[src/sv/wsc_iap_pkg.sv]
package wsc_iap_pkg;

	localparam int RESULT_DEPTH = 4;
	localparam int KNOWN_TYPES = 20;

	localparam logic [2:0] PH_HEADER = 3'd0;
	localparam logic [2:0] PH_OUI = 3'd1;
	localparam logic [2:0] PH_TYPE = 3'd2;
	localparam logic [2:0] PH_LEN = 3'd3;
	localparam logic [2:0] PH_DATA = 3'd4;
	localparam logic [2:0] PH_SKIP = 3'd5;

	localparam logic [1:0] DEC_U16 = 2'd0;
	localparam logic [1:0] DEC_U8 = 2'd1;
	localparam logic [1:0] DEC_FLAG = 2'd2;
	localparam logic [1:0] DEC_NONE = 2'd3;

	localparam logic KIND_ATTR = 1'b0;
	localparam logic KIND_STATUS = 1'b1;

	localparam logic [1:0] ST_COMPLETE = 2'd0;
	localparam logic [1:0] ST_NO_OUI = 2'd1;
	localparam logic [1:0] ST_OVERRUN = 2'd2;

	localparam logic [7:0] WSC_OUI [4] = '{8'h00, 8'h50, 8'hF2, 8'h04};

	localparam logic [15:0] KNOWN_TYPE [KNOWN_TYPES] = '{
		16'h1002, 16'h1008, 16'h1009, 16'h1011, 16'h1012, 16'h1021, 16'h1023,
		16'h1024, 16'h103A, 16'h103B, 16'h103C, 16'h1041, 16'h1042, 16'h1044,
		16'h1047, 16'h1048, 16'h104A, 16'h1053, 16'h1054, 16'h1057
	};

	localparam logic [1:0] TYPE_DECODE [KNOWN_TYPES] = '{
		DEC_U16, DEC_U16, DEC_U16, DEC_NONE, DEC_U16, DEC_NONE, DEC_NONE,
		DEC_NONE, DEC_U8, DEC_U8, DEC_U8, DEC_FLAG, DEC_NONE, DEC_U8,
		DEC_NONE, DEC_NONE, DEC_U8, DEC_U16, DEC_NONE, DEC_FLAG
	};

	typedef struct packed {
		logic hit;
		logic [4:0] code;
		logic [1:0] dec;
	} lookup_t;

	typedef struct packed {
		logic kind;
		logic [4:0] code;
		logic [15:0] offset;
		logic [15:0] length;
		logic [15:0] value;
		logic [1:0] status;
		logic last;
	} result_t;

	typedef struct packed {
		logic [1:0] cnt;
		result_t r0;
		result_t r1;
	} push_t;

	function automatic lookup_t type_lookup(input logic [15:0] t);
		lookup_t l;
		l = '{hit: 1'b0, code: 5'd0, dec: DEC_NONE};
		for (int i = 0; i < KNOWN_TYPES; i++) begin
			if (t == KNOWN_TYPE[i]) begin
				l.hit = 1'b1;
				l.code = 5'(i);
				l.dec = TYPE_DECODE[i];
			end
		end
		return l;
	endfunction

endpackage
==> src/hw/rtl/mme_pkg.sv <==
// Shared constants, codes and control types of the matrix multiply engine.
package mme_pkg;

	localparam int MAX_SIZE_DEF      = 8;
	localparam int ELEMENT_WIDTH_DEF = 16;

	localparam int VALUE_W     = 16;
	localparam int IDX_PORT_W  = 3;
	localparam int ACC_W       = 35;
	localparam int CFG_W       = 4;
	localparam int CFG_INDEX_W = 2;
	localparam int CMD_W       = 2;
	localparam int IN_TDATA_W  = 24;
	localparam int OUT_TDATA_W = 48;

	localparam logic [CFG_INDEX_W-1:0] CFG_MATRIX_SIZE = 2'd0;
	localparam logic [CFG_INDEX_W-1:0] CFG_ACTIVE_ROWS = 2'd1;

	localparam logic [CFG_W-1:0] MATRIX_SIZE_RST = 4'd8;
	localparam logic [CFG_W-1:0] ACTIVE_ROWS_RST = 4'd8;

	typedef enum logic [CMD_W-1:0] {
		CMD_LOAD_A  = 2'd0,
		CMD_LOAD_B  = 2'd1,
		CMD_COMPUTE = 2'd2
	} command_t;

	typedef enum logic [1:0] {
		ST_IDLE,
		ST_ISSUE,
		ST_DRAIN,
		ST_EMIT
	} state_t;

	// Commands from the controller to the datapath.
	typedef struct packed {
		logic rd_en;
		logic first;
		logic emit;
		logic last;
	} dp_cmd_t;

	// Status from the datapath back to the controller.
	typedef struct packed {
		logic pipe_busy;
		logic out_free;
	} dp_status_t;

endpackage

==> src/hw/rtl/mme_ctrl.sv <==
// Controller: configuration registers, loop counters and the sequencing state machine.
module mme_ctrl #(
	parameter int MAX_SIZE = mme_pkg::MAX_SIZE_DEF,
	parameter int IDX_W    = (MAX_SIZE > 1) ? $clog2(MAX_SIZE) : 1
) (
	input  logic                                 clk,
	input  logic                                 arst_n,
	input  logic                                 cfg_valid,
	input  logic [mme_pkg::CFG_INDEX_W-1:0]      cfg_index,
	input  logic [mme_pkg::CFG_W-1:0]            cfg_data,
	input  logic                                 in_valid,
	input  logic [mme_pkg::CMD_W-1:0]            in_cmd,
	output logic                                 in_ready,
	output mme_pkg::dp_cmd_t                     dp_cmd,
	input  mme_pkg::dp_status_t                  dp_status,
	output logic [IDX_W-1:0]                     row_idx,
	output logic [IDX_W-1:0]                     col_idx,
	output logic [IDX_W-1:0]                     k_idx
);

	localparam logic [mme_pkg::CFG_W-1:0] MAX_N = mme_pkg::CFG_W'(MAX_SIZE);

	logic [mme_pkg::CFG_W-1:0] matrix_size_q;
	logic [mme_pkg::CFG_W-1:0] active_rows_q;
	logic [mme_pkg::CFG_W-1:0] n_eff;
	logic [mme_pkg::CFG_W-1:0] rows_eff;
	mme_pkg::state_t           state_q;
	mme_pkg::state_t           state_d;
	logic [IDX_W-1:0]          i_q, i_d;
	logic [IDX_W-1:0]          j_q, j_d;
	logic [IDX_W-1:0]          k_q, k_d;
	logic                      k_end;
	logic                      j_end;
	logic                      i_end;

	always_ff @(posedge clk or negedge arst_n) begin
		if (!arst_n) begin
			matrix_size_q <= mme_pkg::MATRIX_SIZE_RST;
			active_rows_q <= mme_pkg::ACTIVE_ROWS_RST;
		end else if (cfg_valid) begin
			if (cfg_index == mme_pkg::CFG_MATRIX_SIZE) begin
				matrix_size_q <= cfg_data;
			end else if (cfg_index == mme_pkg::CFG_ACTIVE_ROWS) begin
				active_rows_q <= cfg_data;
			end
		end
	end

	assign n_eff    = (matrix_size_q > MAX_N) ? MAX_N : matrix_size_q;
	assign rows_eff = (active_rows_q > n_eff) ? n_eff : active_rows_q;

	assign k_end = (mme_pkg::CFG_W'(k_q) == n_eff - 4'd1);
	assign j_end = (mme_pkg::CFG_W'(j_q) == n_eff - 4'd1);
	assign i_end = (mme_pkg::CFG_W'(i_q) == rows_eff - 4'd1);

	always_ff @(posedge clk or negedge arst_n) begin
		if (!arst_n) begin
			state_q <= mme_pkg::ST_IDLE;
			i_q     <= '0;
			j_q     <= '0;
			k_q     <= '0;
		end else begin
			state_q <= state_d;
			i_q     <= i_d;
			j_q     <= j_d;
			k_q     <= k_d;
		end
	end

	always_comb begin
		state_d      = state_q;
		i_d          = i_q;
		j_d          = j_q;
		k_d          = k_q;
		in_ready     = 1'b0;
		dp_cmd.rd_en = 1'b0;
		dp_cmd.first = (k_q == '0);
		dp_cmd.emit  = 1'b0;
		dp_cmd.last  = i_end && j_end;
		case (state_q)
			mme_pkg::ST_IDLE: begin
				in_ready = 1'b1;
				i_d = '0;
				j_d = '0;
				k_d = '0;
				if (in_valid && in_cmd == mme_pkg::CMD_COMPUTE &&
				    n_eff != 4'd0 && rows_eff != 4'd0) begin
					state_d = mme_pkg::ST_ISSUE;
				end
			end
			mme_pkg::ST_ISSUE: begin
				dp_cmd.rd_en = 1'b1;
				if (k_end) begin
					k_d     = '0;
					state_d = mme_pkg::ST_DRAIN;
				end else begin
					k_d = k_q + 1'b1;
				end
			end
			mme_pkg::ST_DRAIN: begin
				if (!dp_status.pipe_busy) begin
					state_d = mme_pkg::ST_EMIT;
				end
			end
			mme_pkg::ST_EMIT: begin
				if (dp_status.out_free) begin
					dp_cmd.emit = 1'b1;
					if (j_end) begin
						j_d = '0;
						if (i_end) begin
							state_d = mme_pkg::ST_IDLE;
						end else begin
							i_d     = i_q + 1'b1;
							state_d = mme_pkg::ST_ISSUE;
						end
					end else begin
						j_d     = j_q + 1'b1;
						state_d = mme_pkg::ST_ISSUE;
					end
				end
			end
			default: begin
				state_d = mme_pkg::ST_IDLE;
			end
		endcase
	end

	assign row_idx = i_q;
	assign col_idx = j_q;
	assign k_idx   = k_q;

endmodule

* * * * * * * * *

Assigned task -> Your answer should be the lines above, from the line containing "result_t r0;" up to and including the line containing "localparam int MAX_SIZE_DEF", reproduced exactly and with nothing else.

Task response ->
		result_t r0;
		result_t r1;
	} push_t;

	function automatic lookup_t type_lookup(input logic [15:0] t);
		lookup_t l;
		l = '{hit: 1'b0, code: 5'd0, dec: DEC_NONE};
		for (int i = 0; i < KNOWN_TYPES; i++) begin
			if (t == KNOWN_TYPE[i]) begin
				l.hit = 1'b1;
				l.code = 5'(i);
				l.dec = TYPE_DECODE[i];
			end
		end
		return l;
	endfunction

endpackage
==> src/hw/rtl/mme_pkg.sv <==
// Shared constants, codes and control types of the matrix multiply engine.
package mme_pkg;

	localparam int MAX_SIZE_DEF      = 8;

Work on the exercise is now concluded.